Pipeline¶

约 2788 个字 4 行代码 30 张图片预计阅读时间 9 分钟

What is Pipeline¶

Three modes of execution:

Sequential execution
Single overlapping execution
Twice overlapping execution

假设指令的执行被分为三个阶段：

Instruction fetch (IF)
Instruction decode (ID)
Execute (EX)

Sequential execution¶

如果指令是顺序执行的话，只能等上一条指令执行结束后，才能执行下一条指令。

那么总的执行时间

\[ T \ = \ \sum_{i=1}^{n}(t_{IFi} + t_{IDi} + t_{EXi}) \ = \ 3n\Delta t \]

Overlapping execution¶

每一条指令内部是顺序执行的，但是不同指令之间可以重叠执行。

上图是每个阶段时间相同，每个阶段可以很好的重叠执行。

但是，如果每个阶段时间不同的话，就会发生资源的浪费，比如：

或者：

Single overlapping execution : 可以缩短\(\frac{1}{3}\)的时间，但是需要额外的硬件开销

\(n\)条指令总的执行时间:

\[ T \ = \ (2n \ + \ 1)\Delta t \]

Twice overlapping execution : 可以缩短\(\frac{2}{3}\)的时间，但是需要更多的硬件开销，并且需要另外的 FETCH, DECODE, EXECUTE 插件。

\(n\)条指令总的执行时间:

\[ T \ = \ (n \ + \ 2)\Delta t \]

Adding Instruction Buffer¶

Conflict in access memory:

Instruction memory & data memory
Instruction cache & data cache (same memory):Harvard architecture
Multibody cross structure (same memory with limitations)
Adding instruction buffer between instruction memory and instruction decode unit

在取指和内存中间加上一个 buffer ，只要这个 buffer 没满，就一直取指令。
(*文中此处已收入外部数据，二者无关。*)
From an optimization exercise on the open Yosys and OpenROAD flow, aimed at small area, a short achievable clock period and few clock cycles; shortcuts taken in it are not production practice.
Only simulation tests tie the RTL to the original design; equivalence was not proved.
Power figures rest on the tool's default switching activity, not on a simulated workload.

==> inputs of v30 <==
==> flow/design.v (excerpt) <==
module playvm_core (
    input  wire        clk,
    input  wire        rst,
    output wire [31:0] imem_index,
    input  wire [31:0] imem_w0,
    input  wire [31:0] imem_w1,
    input  wire [31:0] prog_len,
    output reg         running,
    output reg  [3:0]  status,
    output wire [31:0] reg_r0,
    output wire [31:0] reg_r1,
    output wire [31:0] reg_r2,
    output wire [31:0] reg_sp,
    output wire [31:0] reg_fl,
    output wire [31:0] ip,
    output wire [31:0] unk_count,
    output reg  [2:0]  evt,
    output reg  [31:0] evt_info
);
Settings: LEC_CHECK=0, CAP_MARGIN=20, CORE_MARGIN=2, CORE_UTILIZATION=40, PLACE_DENSITY=0.6, SETUP_SLACK_MARGIN=5, SLEW_MARGIN=20; clock period 12.0 ns.
run.sh (not shown) runs the stock make flow with config.mk's settings and CLKGATE_MAP_FILE= SYNTH_SCRIPT=/design/flow/synth_recipe.tcl, a recipe that flattens the netlist after the stock synthesis.
==> v28 (differences from v30) <==
--- a/flow/design.v
+++ b/flow/design.v
@@ -89,39 +89,56 @@
     reg        i_dfault;
     reg [3:0]  i_dst;
     reg        i_srcbad;
     reg        i_kimm;
     reg [4:0]  i_s0, i_s1;               
     reg        i_f1sp;                   
-    reg        i_add, i_sub, i_one, i_xor, i_or, i_and, i_shl, i_shr, i_not, i_mov;
+    reg        i_add, i_sub, i_inc, i_dec, i_xor, i_or, i_and, i_shl, i_shr, i_not, i_mov;
     reg        i_alu, i_cmp, i_div, i_push, i_pushf, i_pop, i_popf, i_call, i_ret;
     reg        i_jmp, i_jcc, i_prnt, i_dmp, i_lea, i_unk, i_unused, i_popt, i_pusht;
     reg [7:0]  i_cc;                     
     reg        jpre;                     
     reg  [1:0]  mstate;
     reg  [31:0] F, FN;
     reg         rf;
     reg  [31:0] tos;                     
     reg         tosv;
     reg  [31:0] A, B;                    
     reg         opv;                     
-    wire exec = running & irv & (mstate == M_RUN) & (tosv | ~i_popt) & opv;
+    reg  exec;
     wire [31:0] a = A;
     wire [31:0] b = B;
-    wire [31:0] bb   = i_one ? 32'd1 : b;
-    wire [31:0] sum  = a + (i_sub ? ~bb : bb) + {31'd0, i_sub};
+    wire [31:0] bx   = b ^ {32{i_sub}};
+    wire [31:0] ag   = a & bx;
+    wire [31:0] ap   = a ^ bx;
+    reg  [31:0] pg, pp;
+    integer     lv, bi;
+    always @(*) begin
+        pg = ag;
+        pp = ap;
+        for (lv = 1; lv < 32; lv = lv * 2)
+            for (bi = 31; bi >= lv; bi = bi - 1) begin
+                pg[bi] = pg[bi] | (pp[bi] & pg[bi - lv]);
+                pp[bi] = pp[bi] & pp[bi - lv];
+            end
+    end
+    wire [31:0] cy   = {pg[30:0] | (pp[30:0] & {31{i_sub}}), i_sub};    
+    wire [31:0] sum  = ap ^ cy;
+    wire        sumz = (ap == {a[30:0] | bx[30:0], i_sub});
     wire [31:0] shl  = a << b[4:0];
     wire [31:0] shr  = $signed(a) >>> b[4:0];
-    wire [31:0] alu  = ({32{i_add}} & sum) | ({32{i_xor}} & (a ^ b)) | ({32{i_or}} & (a | b)) |
+    wire [31:0] alo  = ({32{i_xor}} & (a ^ b)) | ({32{i_or}} & (a | b)) |
                        ({32{i_and}} & (a & b)) | ({32{i_shl}} & shl) | ({32{i_shr}} & shr) |
                        ({32{i_not}} & ~a) | ({32{i_mov}} & b);
-    wire [31:0] alu_fw = {29'd0, ~^alu, alu[31], alu == 32'd0};
+    wire [31:0] alu  = i_add ? sum : alo;
+    wire [31:0] alu_fw = i_add ? {29'd0, ~^sum, sum[31], sumz}
+                               : {29'd0, ~^alo, alo[31], alo == 32'd0};
     wire [31:0] cmp_fw = (a == b) ? 32'd0 : 32'd5;
     wire [4:0]  spm1 = sp - 5'd1;
     wire [4:0]  spp1 = sp + 5'd1;
-    wire [4:0]  sprd = (exec & i_popt) ? sp - 5'd2 : spm1;    
+    wire [4:0]  sprd = (irv & i_popt & tosv) ? sp - 5'd2 : spm1;
     wire [31:0] top  = tos;
     wire [31:0] pushv = i_push ? b : i_pushf ? fl : F;
     wire        sp_full  = (sp == 5'd31);
     wire        sp_empty = (sp == 5'd0);
     function [3:0] spw_fault(input [31:0] v);
         if (v[31])
@@ -165,26 +182,44 @@
     wire [3:0] fst     = fault_e ? fst_e : ~pop_ok ? top_spf : ST_DIV;
     reg  [31:0] d_rem, d_q;
     reg  [33:0] d_dv;
     reg  [5:0]  d_cnt;
     reg         d_neg, d_par, d_nz;
     reg  [4:0]  d_s;                     
-    function [5:0] bitlen(input [31:0] v);
-        integer k;
+    function [5:0] tlen(input [31:0] t);
+        integer m;
         begin
-            bitlen = 6'd0;
-            for (k = 0; k < 32; k = k + 1)
-                if (v[k]) bitlen = k + 1;
+            tlen[5] = t[31];
+            tlen[4] = t[15] & ~t[31];
+            tlen[3] = (t[7] & ~t[15]) | (t[23] & ~t[31]);
+            tlen[2] = 1'b0;
+            for (m = 0; m < 4; m = m + 1)  tlen[2] = tlen[2] | (t[8*m+3] & ~t[8*m+7]);
+            tlen[1] = 1'b0;
+            for (m = 0; m < 8; m = m + 1)  tlen[1] = tlen[1] | (t[4*m+1] & ~t[4*m+3]);
+            tlen[0] = 1'b0;
+            for (m = 0; m < 16; m = m + 1) tlen[0] = tlen[0] | (t[2*m] & ~t[2*m+1]);
         end
     endfunction
     wire [31:0] absa = a[31] ? ~a + 32'd1 : a;
     wire [31:0] absb = b[31] ? ~b + 32'd1 : b;
-    wire [5:0]  d_la = bitlen(a ^ {32{a[31]}}) + {5'd0, a[31]};    
-    wire [5:0]  d_lb = bitlen(b ^ {32{b[31]}});                    
-    wire [5:0]  d_k  = d_la - d_lb;
-    wire        d_q0 = (d_la < d_lb);             
+    function [31:0] smear(input [31:0] v);
+        reg [31:0] t;
+        begin
+            t = v | (v >> 1);
+            t = t | (t >> 2);
+            t = t | (t >> 4);
+            t = t | (t >> 8);
+            smear = t | (t >> 16);
+        end
+    endfunction
+    wire [31:0] d_ca = a ^ {32{a[31]}};
+    wire [31:0] d_sa = smear(d_ca);
+    wire [31:0] d_sm = smear(b ^ {32{b[31]}});
+    wire        d_q0 = a[31] ? (((d_ca & ~(d_sm >> 2)) == 32'd0) & d_sm[1])
+                             : ((d_ca & ~(d_sm >> 1)) == 32'd0);
+    wire [5:0]  d_k  = tlen(d_sa) + {5'd0, a[31]} - tlen(d_sm);    
     wire [34:0] d_diff = {3'b0, d_rem} - {1'b0, d_dv};
     wire        d_fits = ~d_diff[34];
     wire [31:0] d_qn   = {d_q[30:0], d_fits};
     wire        d_last = (d_cnt == 6'd0);
     wire [31:0] d_negq = ~d_q + 32'd1;
     reg  [31:0] dres, dres_fw;
@@ -212,13 +247,13 @@
             default: ;
         endcase
     end
     wire [3:0] d_spf = d_s[3] ? spw_fault(dres) : ST_RUNNING;    
     wire       d_ok  = (d_spf == ST_RUNNING);
     wire        redirect = exec & jpre;         
-    wire [31:0] target   = i_ret ? tos : (i_call & i_f1sp) ? {27'd0, spp1} : b;
+    wire [31:0] target   = b;
     wire        take     = (~irv & ~rf) | exec;          
     wire [31:0] fseq     = {32{running}} & (take ? FN : F);
     assign imem_index = redirect ? target : fseq;
     wire        dq0   = i_div & ~div_bad & d_q0;          
     wire        wr_e  = ok_e & (alu_w | i_pop | dq0);       
     wire        wr_d  = dwr & d_ok;
@@ -242,33 +277,58 @@
     wire        cap   = take & ~redirect;                     
     wire [4:0]  n_s0  = {n_f0 == 4'd4, n_f0 == 4'd3, n_f0 == 4'd2, n_f0 == 4'd1, n_f0 == 4'd0};
     wire [4:0]  n_s1  = {n_f1 == 4'd4, n_f1 == 4'd3, n_f1 == 4'd2, n_f1 == 4'd1, n_f1 == 4'd0};
     wire [4:0]  rs0   = cap ? n_s0 : i_s0;
     wire [4:0]  rs1   = cap ? n_s1 : i_s1;
     wire        rkimm = cap ? n_kimm : i_kimm;
+    wire        rret  = cap ? n_ret : i_ret;
+    wire        rcsp  = cap ? n_call & n_kreg & (n_f1 == 4'd3) : i_call & i_f1sp;
+    wire        rinc  = cap ? n_inc : i_inc;
+    wire        rdec  = cap ? n_dec : i_dec;
+    wire [31:0] tos_n = (irv & i_pusht) ? pushv : stk[sprd];
+    wire        tosv_n = ~((exec & (i_alu | i_pop | i_div) & i_s0[3]) | (dwr & d_s[3]) |
+                           (irv & (i_pusht | (i_popt & tosv)) & ~exec));
+    wire        running_n = running & ~(exec & fault) & ~(dwr & ~d_ok);
+    wire        irv_n     = redirect ? 1'b0 : take ? 1'b1 : irv;
+    reg  [1:0]  mstate_n;
+    always @(*) begin
+        mstate_n = mstate;
+        if (ok_e & alu_sp)
+            mstate_n = M_SPW;
+        else if (ok_e & i_div & ~div_bad & ~d_q0)
+            mstate_n = M_DIT;
+        else case (mstate)
+            M_DIT:        if (d_last) mstate_n = d_neg ? M_DW : M_RUN;
+            M_DW, M_SPW:  mstate_n = M_RUN;
+            default: ;
+        endcase
+    end
+    wire        popt_n    = cap ? (n_pop | n_popf | n_ret) : i_popt;
+    wire        rccp      = cap ? (n_cc[6] | n_cc[7]) : (i_cc[6] | i_cc[7]);    
+    wire        opv_n     = ~(fl_we & (rs0[4] | (rs1[4] & ~rkimm) | rccp));
+    wire        exec_n    = running_n & irv_n & (mstate_n == M_RUN) & (tosv_n | ~popt_n) & opv_n;
     wire [7:0]  rimm  = cap ? w1[15:8] : i_imm;
     wire [7:0]  n_cc  = {8{n_jcc}} & (8'd1 << (o6[2:0] - 3'd7));       
-    wire [31:0] fl_nx = fl_we ? fln : fl;
+    wire [31:0] fl_nx = fl_we ? {fln[31:3], 1'b0, fln[1:0]} : fl;
     always @(posedge clk)
         jpre <= cap ? (n_jmp | n_call | n_ret | cc_eval(n_cc, fl_nx))
                     : (i_jmp | i_call | i_ret | cc_eval(i_cc, fl_nx));
     always @(posedge clk) begin
         if (rst) begin
             r0 <= 32'd0; r1 <= 32'd0; r2 <= 32'd0; fl <= 32'd0; sp <= 5'd0;
-            opv <= 1'b0;
+            opv <= 1'b0; exec <= 1'b0;
             pc <= 32'd0; F <= 32'd0; FN <= 32'd1; irv <= 1'b0; tosv <= 1'b0;
             rf <= (imem_index != 32'd0);
             unk <= 32'd0; running <= 1'b1; status <= ST_RUNNING;
             evt <= 3'd0; evt_info <= 32'd0;
             mstate <= M_RUN;
         end else begin
             evt <= 3'd0;
-            tosv <= 1'b1;
-            tos  <= (exec & i_pusht) ? pushv : stk[sprd];
-            if ((exec & (i_alu | i_pop | i_div) & i_s0[3]) | (dwr & d_s[3]))
-                tosv <= 1'b0;
+            tosv <= tosv_n;
+            tos  <= tos_n;
+            exec <= exec_n;
             rf <= 1'b0;
             if (redirect) begin
                 irv <= 1'b0;
                 F   <= target;
                 FN  <= target + 32'd1;
             end else if (take) begin
@@ -333,16 +393,20 @@
             r1 <= r1n;
             r2 <= r2n;
             sp <= spn;
             if (fl_we) fl <= fln;
             A   <= ({32{rs0[0]}} & r0n) | ({32{rs0[1]}} & r1n) | ({32{rs0[2]}} & r2n) |
                    ({32{rs0[3]}} & {27'd0, spn}) | ({32{rs0[4]}} & fl);
-            B   <= rkimm ? {24'd0, rimm} :
+            B   <= rret  ? tos_n :
+                   rcsp  ? {27'd0, spn + 5'd1} :
+                   rinc  ? 32'd1 :
+                   rdec  ? 32'hFFFF_FFFF :
+                   rkimm ? {24'd0, rimm} :
                    ({32{rs1[0]}} & r0n) | ({32{rs1[1]}} & r1n) | ({32{rs1[2]}} & r2n) |
                    ({32{rs1[3]}} & {27'd0, spn}) | ({32{rs1[4]}} & fl);
-            opv <= ~(fl_we & (rs0[4] | (rs1[4] & ~rkimm)));
+            opv <= opv_n;
         end
     end
     always @(posedge clk) begin
         if (take & ~redirect) begin
             i_oob    <= (F >= prog_len);
             i_info   <= n_unused ? 32'd0 : (n_prnt | n_dmp) ? w1 : w0;
@@ -352,14 +416,15 @@
             i_srcbad <= n_srcbad;
             i_kimm   <= n_kimm;
             i_s0     <= n_s0;
             i_s1     <= n_s1;
             i_f1sp   <= n_kreg & (n_f1 == 4'd3);
             i_add    <= n_add | n_sub | n_inc | n_dec;
-            i_sub    <= n_sub | n_dec;
-            i_one    <= n_inc | n_dec;
+            i_sub    <= n_sub;
+            i_inc    <= n_inc;
+            i_dec    <= n_dec;
             i_xor    <= n_xor;
             i_or     <= n_or;
             i_and    <= n_and;
             i_shl    <= n_shl;
             i_shr    <= n_shr;
             i_not    <= n_not;
==> flow/flow/run.sh (new file) <==
#!/bin/bash
# Standard ORFS layout (the standard.sh, unchanged scripts and constraints), with
# two settings changed on its make command line:
#  - repair_timing aims for 7 ns of setup slack at the design's 12 ns clock;
#  - the port buffers that buffer_ports inserts are buf_1 cells.
set -uo pipefail
bash standard.sh SETUP_SLACK_MARGIN=7 'BUFFER_PORTS_ARGS=-buffer_cell sky130_fd_sc_hd__buf_1' finish > flow.log 2>&1
==> flow/standard.sh (new file) <==
#!/bin/bash
# synth_recipe.tcl (not shown) runs the flow's synth.tcl, then flattens the netlist and writes it again
# the make line also repeats each setting of config.mk as NAME=value (left out here)
make -C /OpenROAD-flow-scripts/flow DESIGN_CONFIG=/design/flow/config.mk WORK_HOME=/design/flow/orfs CLKGATE_MAP_FILE= SYNTH_SCRIPT=/design/flow/synth_recipe.tcl "${@:-finish}"
==> flow/config.mk (replaced) <==
export PLATFORM = sky130hd
export DESIGN_NAME = playvm_core
export DESIGN_NICKNAME = playvm_core
export VERILOG_FILES = /design/flow/design.v
export SDC_FILE = /design/flow/constraint.sdc
export NUM_CORES = 4
export LEC_CHECK = 0
export CAP_MARGIN = 20
export CORE_MARGIN = 2
export CORE_UTILIZATION = 50
export PLACE_DENSITY = 0.65
export SLEW_MARGIN = 20
removed: flow/run.sh
==> comparison <==
- v30 went through all stages and came out clean. v28 completed with no timing, DRC or antenna violations.
- Against v30, the sequential share of layout area of v28 is lower by 1.9 points.
- Of v30 and v28, v28 has the higher combinational power (gap about 40%, measured against v28).
- Cell count: v28 is higher than v30 (0.31%).
- Routed wire length: v30 is lower than v28 (1.7%).
- Between v28 and v30, the lower clock skew is in v28 (gap 0.010 ns).
- Against v30, the non-clock buffer count of v28 is higher by 278.
- Between v28 and v30, the lower synthesized cell count is in v30 (gap 3.8%, measured against v30).
- Against v28, the total power of v30 is smaller by 20%.
Testbench counts of v30, summed over its fixed seeds: cycles 61,412.
Testbench counts of v28, summed over its fixed seeds: cycles 61,851.

==> port drivers added, routing unchanged <==
No port has a modelled driver above. Below, the same layouts with a new extraction and two added sets of constraints.
Step 1 sets driving cells, clkbuf_16 on the clock port and buf_2 on the other inputs (assumed; they add their load-dependent delay and slew).
Step 2 also shifts input and output timing later by t, the mid clock arrival at the registers, as if the neighbouring blocks saw the same clock.
Slacks: no drivers / after step 1 / after step 2; pairs: no drivers / after step 1.
| run | shift t [ns] | setup WS [ns] | hold slack, ns |
|---|---|---|---|
| v30 | 0.940 | 5.064 / 5.064 / 5.064 | 0.452 / 0.452 / 0.452 |
| v28 | 0.919 | 6.564 / 6.564 / 6.112 | 0.453 / 0.453 / 0.453 |
After both steps every run listed still meets setup and hold. The setup slack of v28, which loses most, moves by 0.000 ns with the drivers and by -0.452 ns with both steps.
添加 buffer 之后，取指的时间变得非常短，因此可以把 IF 和 ID 两个阶段合并，这样 Twice overlapping 就变成了 Single overlapping。

但是如果合并后的 ID 阶段执行时间和 EX 阶段执行时间不同的话，就会浪费资源。

Advanced Control¶

可以把 ID 阶段提前执行，然后把结果存到 buffer 中，等到 EX 阶段执行的时候再取出来。

Common features: They work by FIFO, and are composed of a group of serveral storage units that can be accessed quickly and related control logic.

通过 FIFO（先进先出）等方式，提高了指令的执行效率。

Classes of Pipeline¶

Single function pipeline: only the fixed function pipelining.
Multi function pipelining: each section of the pipelining can be connected differently for serveral different functions.

上图中左侧 Segmentation 表示流水线中所有的元件，中间的 FLoating Point Arithmetic 表示浮点运算需要的元件，右侧的 Multiply 表示乘法需要的元件。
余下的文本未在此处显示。